Segment Start: Material for this task

File: src/sv/laplace_5point_stencil_core_defines.svh
// Assertion macros for the five-point Laplacian stencil core.
// No dependencies; included by the top level wherever it checks itself.
`ifndef LAPLACE_5POINT_STENCIL_CORE_DEFINES_SVH
`define LAPLACE_5POINT_STENCIL_CORE_DEFINES_SVH

// Check that cons holds whenever ante holds, outside reset.
`define LPS_ASSERT_IMPL(label, ante, cons, msg) \
    label: assert property (@(posedge clk) disable iff (!rst_n) (ante) |-> (cons)) \
        else $error(msg);

// Check that cond never holds, outside reset.
`define LPS_ASSERT_NEVER(label, cond, msg) \
    label: assert property (@(posedge clk) disable iff (!rst_n) !(cond)) \
        else $error(msg);

`endif

File: src/sv/lps_pkg.sv
// Shared types and constants of the five-point Laplacian stencil core.
// No dependencies; the front, queue, back and top files import it, lps_ifs refers to it.
package lps_pkg;

    // Configuration register indexes
    localparam int CFG_IDX_W = 3;
    localparam logic [CFG_IDX_W-1:0] REG_GRID_COLS     = 3'd0;
    localparam logic [CFG_IDX_W-1:0] REG_GRID_ROWS     = 3'd1;
    localparam logic [CFG_IDX_W-1:0] REG_INV_H_SQUARED = 3'd2;
    localparam logic [CFG_IDX_W-1:0] REG_ZERO_BORDER   = 3'd3;
    localparam logic [CFG_IDX_W-1:0] REG_NEGATE_RESULT = 3'd4;

    // Field widths fixed by the register map
    localparam int COLS_W   = 11;
    localparam int ROWS_W   = 16;
    localparam int ROW_CNT_W = ROWS_W + 1;
    localparam int DATA_W   = 32;
    localparam int VSUM_W   = DATA_W + 1;
    localparam int LAP_W    = DATA_W + 3;

    // Queue between front and back
    localparam int QUEUE_DEPTH = 4;
    localparam int QPTR_W      = $clog2(QUEUE_DEPTH);
    localparam int QCNT_W      = $clog2(QUEUE_DEPTH + 1);

    // Saturation limits
    localparam logic [DATA_W-1:0] VALUE_MAX = 32'h7FFF_FFFF;
    localparam logic [DATA_W-1:0] VALUE_MIN = 32'h8000_0000;

    typedef struct packed {
        logic [COLS_W-1:0] grid_cols;
        logic [ROWS_W-1:0] grid_rows;
        logic              zero_border;
        logic              restart;
    } front_cfg_t;

    typedef struct packed {
        logic [DATA_W-1:0] inv_h_squared;
        logic              negate_result;
    } back_cfg_t;

    typedef struct packed {
        logic signed [LAP_W-1:0] lap;
        logic                    frame_last;
    } lap_word_t;

    typedef struct packed {
        logic [QCNT_W-1:0] count;
        logic              full;
        logic              empty;
    } q_status_t;

endpackage

File: src/sv/lps_ifs.sv


interface lps_result_if;
    logic               valid;
    logic               ready;
    logic signed [31:0] value;
    logic               frame_last;
    logic               saturated;

    modport source (output valid, output value, output frame_last, output saturated,
                    input ready);
    modport sink   (input valid, input value, input frame_last, input saturated,
                    output ready);
endinterface


File: src/sv/lps_back.sv
// Back end: scales the Laplacian by 1/h^2, rounds to Q16.16, optionally negates, saturates.
// Depends on lps_pkg and lps_result_if.
module lps_back (
    input  logic               clk,
    input  logic               rst_n,
    input  lps_pkg::back_cfg_t bcfg,
    input  lps_pkg::lap_word_t head,
    input  lps_pkg::q_status_t q_status,
    output logic               pop,
    lps_result_if.source       results
);
    import lps_pkg::*;

    localparam int MAG_W  = LAP_W;
    localparam int LO_W   = 17;
    localparam int HI_W   = MAG_W - LO_W;
    localparam int PLO_W  = LO_W + DATA_W;
    localparam int PHI_W  = HI_W + DATA_W;
    localparam int FULL_W = MAG_W + DATA_W;
    localparam int Q_W    = FULL_W - 16;

    logic a_valid_reg, b_valid_reg, c_valid_reg;
    logic a_ready, b_ready, c_ready;

    // Stage handshakes: a stage moves when the one after it is free or moving
    assign c_ready = !c_valid_reg || results.ready;
    assign b_ready = !b_valid_reg || c_ready;
    assign a_ready = !a_valid_reg || b_ready;
    assign pop     = !q_status.empty && a_ready;

    always_ff @(posedge clk or negedge rst_n)
    begin
        if (!rst_n)
        begin
            a_valid_reg <= 1'b0;
            b_valid_reg <= 1'b0;
            c_valid_reg <= 1'b0;
        end
        else
        begin
            if (a_ready)
                a_valid_reg <= pop;
            if (b_ready)
                b_valid_reg <= a_valid_reg;
            if (c_ready)
                c_valid_reg <= b_valid_reg;
        end
    end

    // Stage A: sign and magnitude
    logic [MAG_W-1:0] a_mag_reg, a_mag_next;
    logic             a_neg_reg, a_last_reg;

    assign a_mag_next = head.lap[LAP_W-1] ? MAG_W'(-head.lap) : MAG_W'(head.lap);

    always_ff @(posedge clk)
    begin
        if (pop)
        begin
            a_mag_reg  <= a_mag_next;
            a_neg_reg  <= head.lap[LAP_W-1] ^ bcfg.negate_result;
            a_last_reg <= head.frame_last;
        end
    end

    // Stage B: two partial products of magnitude times scale
    logic [PLO_W-1:0] b_plo_reg, b_plo_next;
    logic [PHI_W-1:0] b_phi_reg, b_phi_next;
    logic             b_neg_reg, b_last_reg;

    assign b_plo_next = {{DATA_W{1'b0}}, a_mag_reg[LO_W-1:0]} *
                        {{LO_W{1'b0}}, bcfg.inv_h_squared};
    assign b_phi_next = {{DATA_W{1'b0}}, a_mag_reg[MAG_W-1:LO_W]} *
                        {{HI_W{1'b0}}, bcfg.inv_h_squared};

    always_ff @(posedge clk)
    begin
        if (b_ready && a_valid_reg)
        begin
            b_plo_reg  <= b_plo_next;
            b_phi_reg  <= b_phi_next;
            b_neg_reg  <= a_neg_reg;
            b_last_reg <= a_last_reg;
        end
    end

    // Stage C: sum, round half away from zero, clip
    logic [FULL_W-1:0] full_sum;
    logic [Q_W-1:0]    q;
    logic [DATA_W-1:0] value_next;
    logic              sat_next;

    always_comb
    begin
        full_sum = {b_phi_reg, {LO_W{1'b0}}} + {{(FULL_W - PLO_W){1'b0}}, b_plo_reg}
                   + FULL_W'(32'h8000);
        q        = full_sum[FULL_W-1:16];
        if (b_neg_reg)
        begin
            sat_next   = q > Q_W'(VALUE_MIN);
            value_next = sat_next ? VALUE_MIN : (~q[DATA_W-1:0] + DATA_W'(1));
        end
        else
        begin
            sat_next   = q > Q_W'(VALUE_MAX);
            value_next = sat_next ? VALUE_MAX : q[DATA_W-1:0];
        end
    end

    logic [DATA_W-1:0] c_value_reg;
    logic              c_sat_reg, c_last_reg;

    always_ff @(posedge clk)
    begin
        if (c_ready && b_valid_reg)
        begin
            c_value_reg <= value_next;
            c_sat_reg   <= sat_next;
            c_last_reg  <= b_last_reg;
        end
    end

    assign results.valid      = c_valid_reg;
    assign results.value      = c_value_reg;
    assign results.saturated  = c_sat_reg;
    assign results.frame_last = c_last_reg;

endmodule

File: src/flat_wrapper.sv
// flat-port wrapper written by rule: the top's interface ports become plain ports
module lps_back_flat import lps_pkg::*;
  (clk, rst_n, bcfg, head, q_status, pop, results_valid, results_value, results_frame_last, results_saturated, results_ready);
  lps_result_if results_i ();
  input  logic clk;
  input  logic rst_n;
  input  lps_pkg::back_cfg_t bcfg;
  input  lps_pkg::lap_word_t head;
  input  lps_pkg::q_status_t q_status;
  output logic pop;
  output wire logic [$bits(results_i.valid)-1:0] results_valid;
  output wire logic [$bits(results_i.value)-1:0] results_value;
  output wire logic [$bits(results_i.frame_last)-1:0] results_frame_last;
  output wire logic [$bits(results_i.saturated)-1:0] results_saturated;
  input wire logic [$bits(results_i.ready)-1:0] results_ready;
  assign results_valid = results_i.valid;
  assign results_value = results_i.value;
  assign results_frame_last = results_i.frame_last;
  assign results_saturated = results_i.saturated;
  assign results_i.ready = results_ready;
  lps_back u_core (.clk(clk), .rst_n(rst_n), .bcfg(bcfg), .head(head), .q_status(q_status), .pop(pop), .results(results_i));
endmodule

Segment End: Material for this task

» **Try it**
Lines after the one containing "(!rst_n) !(cond)) \" are not part of the task. Output the entries exactly from their first line through that one.

» **Answer to this exercise**
File: src/sv/laplace_5point_stencil_core_defines.svh
// Assertion macros for the five-point Laplacian stencil core.
// No dependencies; included by the top level wherever it checks itself.
`ifndef LAPLACE_5POINT_STENCIL_CORE_DEFINES_SVH
`define LAPLACE_5POINT_STENCIL_CORE_DEFINES_SVH

// Check that cons holds whenever ante holds, outside reset.
`define LPS_ASSERT_IMPL(label, ante, cons, msg) \
    label: assert property (@(posedge clk) disable iff (!rst_n) (ante) |-> (cons)) \
        else $error(msg);

// Check that cond never holds, outside reset.
`define LPS_ASSERT_NEVER(label, cond, msg) \
    label: assert property (@(posedge clk) disable iff (!rst_n) !(cond)) \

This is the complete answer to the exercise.